Republic and Ba'athist Iraq
In 1958, The 14 July Revolution, known as the 1958 Iraqi coup d'état, brought an end to a monarchy and established a brand new government. During this regime, LGBT people found a new voice, and greater visibility of LGBT people were making it into the mainstream culture. This is seen most in Baghdad between the end of the Iran-Iraq War in 1988 and the Iraqi invasion of Kuwait in August 1990, where scenes depicting gay men became more affluent, as well as female hormones being freely available in many Iraqi pharmacies.

This increase in freedoms would slowly begin to fade late into the Saddam regime as he gained more power over the Iraq government. A cultural shift started to form, with an emphasis on conservative values that glorified military action, and masculinity. There has been no evidence of organized violence against LGBT people before 2003 invasion.

U.S. presence 2003–2007 
Starting in 2003, a large spike in Anti-LGBT violence can be seen, with many people outside of the LGBT community, ranging from journalist, citizens, and even some politicians in Iraq, reporting how brutal many of the attacks were. It is around this time that many LGBT activist organizations, such as The Organization of Women's Freedom in Iraq and Iraqi LGBT, started to form in response to the growing violence. The largest amounts of murder and death would happen during this time period, and despite the formation of many LGBT activist organization, many would be forced to disband, go underground, or travel to different countries to continue work there.

2008–present 
The war's end in 2008, saw a decrease in violence for people's daily lives, and this allowed a surge in nightlife, including gay nightlife, in Baghdad, Basra, Najaf, and other cities for people in the LGBT community. This, however, also came with sadrist militiamen, part of the Mahdi Army, to reposition themselves to killing people who identify as homosexual.

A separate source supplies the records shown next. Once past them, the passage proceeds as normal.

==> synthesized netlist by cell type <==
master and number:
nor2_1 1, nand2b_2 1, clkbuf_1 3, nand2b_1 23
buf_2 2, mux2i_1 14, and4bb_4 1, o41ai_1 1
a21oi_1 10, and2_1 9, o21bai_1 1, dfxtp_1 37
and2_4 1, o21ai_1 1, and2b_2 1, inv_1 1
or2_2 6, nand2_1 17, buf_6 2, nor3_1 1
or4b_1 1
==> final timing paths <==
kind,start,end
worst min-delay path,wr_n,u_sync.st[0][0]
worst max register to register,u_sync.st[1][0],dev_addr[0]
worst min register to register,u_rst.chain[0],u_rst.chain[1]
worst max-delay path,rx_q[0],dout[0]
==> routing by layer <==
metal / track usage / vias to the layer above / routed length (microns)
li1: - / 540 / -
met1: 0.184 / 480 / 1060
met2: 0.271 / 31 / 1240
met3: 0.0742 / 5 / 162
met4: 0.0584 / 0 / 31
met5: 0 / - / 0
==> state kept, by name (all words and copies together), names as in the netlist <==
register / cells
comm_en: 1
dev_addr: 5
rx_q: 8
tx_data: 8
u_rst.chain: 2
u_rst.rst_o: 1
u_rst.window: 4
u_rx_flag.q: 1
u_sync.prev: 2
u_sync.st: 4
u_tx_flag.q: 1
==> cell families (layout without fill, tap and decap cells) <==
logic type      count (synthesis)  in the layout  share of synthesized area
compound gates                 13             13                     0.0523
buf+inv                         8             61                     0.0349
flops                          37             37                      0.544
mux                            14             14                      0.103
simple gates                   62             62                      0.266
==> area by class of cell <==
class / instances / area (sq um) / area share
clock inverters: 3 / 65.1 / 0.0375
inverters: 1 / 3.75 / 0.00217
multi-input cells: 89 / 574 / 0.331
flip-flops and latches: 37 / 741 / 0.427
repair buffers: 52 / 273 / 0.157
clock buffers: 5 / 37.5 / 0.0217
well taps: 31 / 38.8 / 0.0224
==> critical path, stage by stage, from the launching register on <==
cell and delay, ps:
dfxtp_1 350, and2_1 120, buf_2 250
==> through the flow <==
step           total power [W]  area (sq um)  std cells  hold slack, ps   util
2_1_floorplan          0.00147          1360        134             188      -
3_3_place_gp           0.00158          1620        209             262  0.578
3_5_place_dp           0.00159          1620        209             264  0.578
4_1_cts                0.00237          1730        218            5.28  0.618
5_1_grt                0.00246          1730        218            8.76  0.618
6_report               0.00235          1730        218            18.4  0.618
### src/rtl/blkmv_pkg.sv
package blkmv_pkg;
   typedef enum logic [2:0] {
      PH_OP  = 3'd0,
      PH_DBK = 3'd1,
      PH_SBK = 3'd2,
      PH_RD  = 3'd3,
      PH_WR  = 3'd4,
      PH_IO1 = 3'd5,
      PH_IO2 = 3'd6
   } phase_t;
endpackage

### src/rtl/blkmv_phase.sv
module blkmv_phase
   import blkmv_pkg::*;
(
   input  logic   clk,
   input  logic   rst_n,
   input  logic   start,
   input  logic   last,
   output logic   busy,
   output phase_t phase,
   output logic   iter_end,
   output logic   finish
);
   assign iter_end = busy && (phase == PH_IO2);
   assign finish   = iter_end && last;

   always_ff @(posedge clk or negedge rst_n) begin
      if (!rst_n) begin
         busy  <= 1'b0;
         phase <= PH_OP;
      end else if (!busy) begin
         if (start) begin
            busy  <= 1'b1;
            phase <= PH_OP;
         end
      end else if (phase == PH_IO2) begin
         phase <= PH_OP;
         if (last) busy <= 1'b0;
      end else begin
         phase <= phase_t'(phase + 3'd1);
      end
   end
endmodule

### src/rtl/blkmv_step.sv
module blkmv_step #(
   parameter int W = 16
) (
   input  logic         clk,
   input  logic         rst_n,
   input  logic         load,
   input  logic         step,
   input  logic         up,
   input  logic [W-1:0] init,
   output logic [W-1:0] val
);
   localparam logic [W-1:0] ONE = W'(1);

   always_ff @(posedge clk or negedge rst_n) begin
      if (!rst_n)    val <= '0;
      else if (load) val <= init;
      else if (step) val <= up ? val + ONE : val - ONE;
   end
endmodule

### src/rtl/blkmv_seq.sv
module blkmv_seq
   import blkmv_pkg::*;
#(
   parameter int OFF_W  = 16,
   parameter int BANK_W = 8,
   parameter int DATA_W = 8,
   parameter int INSN_LEN = 3
) (
   input  logic                    clk,
   input  logic                    rst_n,
   input  logic                    start,
   input  logic                    dir_up,
   input  logic [OFF_W-1:0]        pc_in,
   input  logic [BANK_W-1:0]       pbr_in,
   input  logic [OFF_W-1:0]        x_in,
   input  logic [OFF_W-1:0]        y_in,
   input  logic [OFF_W-1:0]        c_in,
   input  logic [DATA_W-1:0]       rd_data,
   output logic [BANK_W+OFF_W-1:0] addr,
   output logic [DATA_W-1:0]       wr_data,
   output logic                    rw_n,
   output logic                    vda,
   output logic                    busy,
   output logic                    iter_end,
   output logic                    done,
   output logic [OFF_W-1:0]        x_out,
   output logic [OFF_W-1:0]        y_out,
   output logic [OFF_W-1:0]        c_out,
   output logic [BANK_W-1:0]       dbr_out,
   output logic [OFF_W-1:0]        pc_out
);
   localparam int NPTR = 2;
   localparam logic [OFF_W-1:0] ONE  = OFF_W'(1);
   localparam logic [OFF_W-1:0] SKIP = OFF_W'(INSN_LEN);

   if (OFF_W < 8 || BANK_W < 1 || DATA_W < BANK_W) begin : g_bad_width
      $error("blkmv_seq: unsupported width parameters");
   end
   if (INSN_LEN < 3) begin : g_bad_len
      $error("blkmv_seq: instruction must span opcode and two bank bytes");
   end

   phase_t            phase;
   logic              load;
   logic              dir_q;
   logic [BANK_W-1:0] pbr_q;
   logic [BANK_W-1:0] sbk_q;
   logic [DATA_W-1:0] hold_q;
   logic [OFF_W-1:0]  ptr_init [NPTR];
   logic [OFF_W-1:0]  ptr_val  [NPTR];

   assign load = start && !busy;

   blkmv_phase u_phase (
      .clk      (clk),
      .rst_n    (rst_n),
      .start    (start),
      .last     (c_out == '0),
      .busy     (busy),
      .phase    (phase),
      .iter_end (iter_end),
      .finish   (done)
   );

   assign ptr_init[0] = x_in;
   assign ptr_init[1] = y_in;

   for (genvar i = 0; i < NPTR; i++) begin : g_ptr
      blkmv_step #(.W(OFF_W)) u_step (
         .clk   (clk),
         .rst_n (rst_n),
         .load  (load),
         .step  (iter_end),
         .up    (dir_q),
         .init  (ptr_init[i]),
         .val   (ptr_val[i])
      );
   end

   assign x_out = ptr_val[0];
   assign y_out = ptr_val[1];

   always_ff @(posedge clk or negedge rst_n) begin
      if (!rst_n) begin
         c_out   <= '0;
         pc_out  <= '0;
         pbr_q   <= '0;
         dir_q   <= 1'b0;
         dbr_out <= '0;
         sbk_q   <= '0;
         hold_q  <= '0;
      end else if (load) begin
         c_out  <= c_in;
         pc_out <= pc_in;
         pbr_q  <= pbr_in;
         dir_q  <= dir_up;
      end else if (busy) begin
         case (phase)
            PH_DBK:  dbr_out <= rd_data[BANK_W-1:0];
            PH_SBK:  sbk_q   <= rd_data[BANK_W-1:0];
            PH_RD:   hold_q  <= rd_data;
            PH_IO2: begin
               c_out <= c_out - ONE;
               if (done) pc_out <= pc_out + SKIP;
            end
            default: ;
         endcase
      end
   end

   always_comb begin
      addr = {pbr_q, pc_out};
      if (busy) begin
         case (phase)
            PH_OP:   addr = {pbr_q, pc_out};
            PH_DBK:  addr = {pbr_q, pc_out + ONE};
            PH_SBK:  addr = {pbr_q, pc_out + ONE + ONE};
            PH_RD:   addr = {sbk_q, x_out};
            default: addr = {dbr_out, y_out};
         endcase
      end
   end

   assign wr_data = hold_q;
   assign rw_n    = !(busy && phase == PH_WR);
   assign vda     = busy && (phase == PH_RD || phase == PH_WR);
endmodule

### config.mk
export PLATFORM = sky130hd
export DESIGN_NAME = blkmv_seq
export DESIGN_NICKNAME = d
export VERILOG_FILES = /design/src/rtl/blkmv_pkg.sv /design/src/rtl/blkmv_phase.sv /design/src/rtl/blkmv_step.sv /design/src/rtl/blkmv_seq.sv
export SDC_FILE = /design/constraint.sdc
export NUM_CORES = 1
export LEC_CHECK = 0
export BUFFER_PORTS_ARGS = -buffer_cell sky130_fd_sc_hd__buf_2
export CORE_UTILIZATION = 45
export DETAILED_ROUTE_END_ITERATION = 10
export GPL_TIMING_DRIVEN = 1
export PLACE_DENSITY = 0.74
export SLEW_MARGIN = 20
export SYNTH_ARGS = -nofsm -noshare
export SYNTH_HDL_FRONTEND = slang
export SYNTH_HIERARCHICAL = 1
export SYNTH_SLANG_ARGS = --single-unit
### constraint.sdc
create_clock -name clk -period 2.74 [get_ports clk]
set_input_delay 0.274 -clock clk [delete_from_list [all_inputs] [get_ports clk]]
set_output_delay 0.274 -clock clk [all_outputs]
set_load 0.005 [all_outputs]
==> metrics.txt <==
status finished, violations left; failing checks setup timing; fmax 0.335 GHz; dpl ws -0.000265 ns; Leak Pwr 0.00450 uW; worst min-delay path category input port to flop; Post-route DRC 0; H-Tree Level Count 3; largest net degree at the start of global routing 63; Routed WL 25.4 mm; Post-DP HPWL 19.3 mm; layout cells sized above 1 34.6%; grt ovf 0; Seq. cell area 0.00253 mm2; Synth Flop Type dfrtp_1; initial antenna violation count 1; Async SR Flop Fraction 100%; Initial Utilization 46.1%; Post-Place Cells about 1400; Setup violations, final 10; cell area after synthesis about 0.008 mm2; TritonRoute pass-1 iters 5; Distinct cells, synth 86; Post-Synthesis Cells 936; min Tclk post-route about 3.0 ns; Clock transition at path regs roughly 0.070 ns; Pint 5740 uW; post-synth net total between 1000 and 1500; Seq cells post-synth 101; clock buffer depth 2; power density cells 1020 mW/mm2; clk sinks 101; Crit Path Class flop to output port; first-pass GRT wire length 39.4 mm; via count 8073; switching fraction of total power 45.1%; crit path DAT 2.71 ns; Multi-input gate area 0.00532 mm2; critical path startpoint category flop; via count normalized by instance count about 5.7; Post-synth EDFFs 0; vias in the first global route 7704; measured slew at the worst slew-check pin 0.523 ns; FF-to-FF setup slack between 0.1 and 0.15 ns; P_sw 4730 uW; setup TNS -1.66 ns; synthesis-to-layout area growth 28.8%; core area 0.0174 mm2; Hold Path Stages 3; Die Area roughly 0.018 mm2; Comb pwr share 61.3%; cts bufs inserted 9; CTS tree done; initial DRC count 412; Final nets 1298; Worst Hold Launch c_in[1]; max_cap viols 0; crit path launch pc_out[0]$_DFFE_PN0P_; Mean Syn Cell Area ~8.6 um2; Max IR drop VDD between 500 and 600 uV; Final WS setup -0.249 ns; CP Capture Type output port; worst path required time 2.47 ns; clock share of power between 10% and 20%; Tot GR Track Use 27.7%; row count 48; worst-skew pair later-pin latency 0.36 ns; crit-path max FO 5; Period Utilization, post-route 109%; synth warn 6; Clock Skew 0.00921 ns; RSZ-0062 raised after global routing yes; sequential fraction of the synthesis area 31.6%; non-filler instance count after layout 1411; Die Y 135 um; Final GP Congestion 0.953; hold path endpoint c_out[1]$_DFFE_PN0P_; Fill cells 1593; fin. max-slew vios 0; Root Buffer clkbuf_16; r2r startpoint dir_q$_DFFE_PN0P_; FF-to-FF End g_ptr[0].u_step/val[9]$_DFFE_PN0P_; power share of the sequential group 25.9%; I/O pins 193; DIE WIDTH 135 um; ANT nets after route 0; Avg WL per Cell around 18 um; FF-to-FF path depth 9; final hold viol count 0; number of port buffers 192; Max transition margin 65.1%
==> synthesized netlist by cell type, types with 8 or more instances <==
cell        n  area [um2]
a21o_1     11        82.6
a21oi_1    69         345
a221o_1    10         100
a22oi_1     9        67.6
and3_1      8        50.1
buf_2       8        40.0
clkbuf_1   33         124
dfrtp_1   101        2530
ha_1       32         400
inv_1      33         124
mux2_2     30         338
mux2i_1    19         190
nand2_1   131         492
nand2b_1   14        87.6
nand3_1    28         140
nor2_1     60         225
nor2b_1     8        50.1
nor3_1     24         120
o211ai_1   14         105
o21ai_0    54         270
o21ai_1     8        40.0
o22a_1      8        70.1
o22ai_1    11        68.8
or3_1      11        68.8
xnor2_1    43         377
xor2_1     20         175
==> logic make-up (layout without fill, tap and decap cells) <==
family / Yosys count / in the layout / share of synthesized area, %
buffers and inverters: 87 / 336 / 4.81
AO/OA/AOI/OAI: 264 / 264 / 23.2
XOR/XNOR: 64 / 64 / 7.09
AND/OR/NAND/NOR: 337 / 337 / 21.3
flip-flops: 101 / 101 / 31.6
multiplexers: 49 / 49 / 6.59
other: 0 / 1 / 0
adder cells (fa/ha/maj): 34 / 34 / 5.50
==> worst max-delay path, stage by stage, from the launching register on <==
cell and delay, ns:
dfrtp_1 0.41, buf_6 0.15, inv_2 0.06, ha_4 0.27, nand2b_4 0.06, nor3_4 0.19, o211ai_1 0.23, a211oi_4 0.39
a211oi_2 0.12, o21ai_1 0.18, o311ai_2 0.15, buf_2 0.16
==> per-layer routing <==
layer  routed length, um  part of all wire [%]  up-vias  track usage, %
li1                    -                     -     3882               -
met1               11200                    44     3848            35.8
met2               11900                    47      297            45.9
met3                1630                   6.4       46            5.69
met4                 728                   2.9        0            9.30
met5                   0                     0        -               0
==> worst max-delay path by stage <==
stage | endpoint | slack [ns] | cells after the start
final | addr[13] | -0.25 | 11
after global routing | addr[11] | -0.41 | 11
after CTS | addr[13] | -0.23 | 9
after detailed placement | addr[11] | -0.0003 | 9
after global placement | addr[11] | 0.01 | 9
after floorplan | addr[14] | 0.19 | 9
==> final cells by class <==
type	count	area share [%]
clock buffer	10	2.22
multi-input combinational	748	51.6
timing repair buffer	284	16.7
sequential	101	24.6
antenna	1	0.0243
inverter	36	1.42
tap	225	2.73
clock inverter	6	0.692
==> per-stage QoR <==
step / utilization (%) / hold WS, ns / cell area [um2] / total power, uW
6_report: 59.4 / 0.107 / 10300 / 10500
5_1_grt: 59.4 / 0.109 / 10300 / 11300
4_1_cts: 57.7 / 0.0994 / 10000 / 10300
3_5_place_dp: 55.5 / 0.167 / 9630 / 8890
3_3_place_gp: 55.5 / 0.168 / 9630 / 8790
2_1_floorplan: - / -0.0216 / 8010 / 6580
==> sequential cells by signal, summed over array words and instances (netlist names) <==
name and cells:
dir_q 1, g_ptr.u_step/val 32, u_phase/phase 3, dbr_out 8
sbk_q 8, pbr_q 8, c_out 16, u_phase/busy 1
pc_out 16, wr_data 8
==> placed cells by master (no fill, tap or decap), types with 8 or more instances in the layout <==
cell       synthesis  routed
nand2_1          131     131
a21oi_1           69      65
or3_1             11      11
inv_1             33      29
a22oi_1            9       9
o21ai_0           54      51
and3_1             8       8
a21o_1            11      11
dfrtp_1          101      95
buf_2              8     191
xor2_1            20      20
ha_1              32      30
nand2b_1          14      13
mux2i_1           19      19
o22a_1             8       8
nor3_1            24      20
nand3_1           28      25
o21ai_1            8       9
clkbuf_16          0       9
o22ai_1           11      11
mux2_2            30      30
nor2_1            60      59
o211ai_1          14      14
nor2b_1            8       8
xnor2_1           43      41
a221o_1           10      10
buf_4              5      85
==> power groups by stage <==
stage | sequential (uW) | combinational (uW) | clock, uW
detailed placement | 2720 | 6170 | 0
global route | 2780 | 7080 | 1410
global placement | 2700 | 6090 | 0
CTS | 2690 | 6250 | 1360
floorplan | 2510 | 4070 | 0
finish | 2710 | 6420 | 1330
==> what timing repair did <==
item / in CTS / in global routing
hold endpoints to repair: 16 / 0
buffers inserted: 5 / 10
gates resized for setup: 14 / 43
hold buffers: 1 / 0
pin swaps: 4 / 25
endpoints found under the setup margin: 12 / 44
(Power assumes the default switching activity.)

According to a New York Times story in April 2009, Shiʿi clerics in Baghdad "devoted a portion of Friday Prayer services to inveighing against homosexuality." This emboldened many a people, and saw that the increase of LGBT activity, slowed down significantly.

Early 2012 saw the saw a large wave of killings done to "emo" people, and would later be called the "Emo Killings". These killings were done by Mahdi Army, and were largely criticized as needless acts of violence. Many Shi'i clerics, as well as the chairperson of the human rights committee of the Iraqi parliament, denounced these killings, though were also against emo culture as a whole.

Current activist organization

Rasan organization 
The first pro LGBT+ organization to formally and legally operate in Iraq is Rasan organization. The organization is operating in Sulaymaniyah, located in Iraqi Kurdistan. The organization was initially a feminist women's' rights organization when it was established in 2004, but then started working for LGBT+ people in 2016 as partners of COC Nederland in a project called "Pride Program" (called Crossing Iraqi Rainbow locally in Iraq).

The work began by a campaign which consisted of painting murals around the city of Sulaymaniyah, where the organization's base is located. Amongst the works done, a lot of the murals represented the LGBT+ community and had rainbows and other symbols that were associated with the community. Some of the murals consisted of same-sex couples with "love is love" messages written under them. Although there are other organization that are working for the LGBT+ community, Rasan is the only organization publicly supporting the community in Iraq as a whole, with a focus on the Kurdish population.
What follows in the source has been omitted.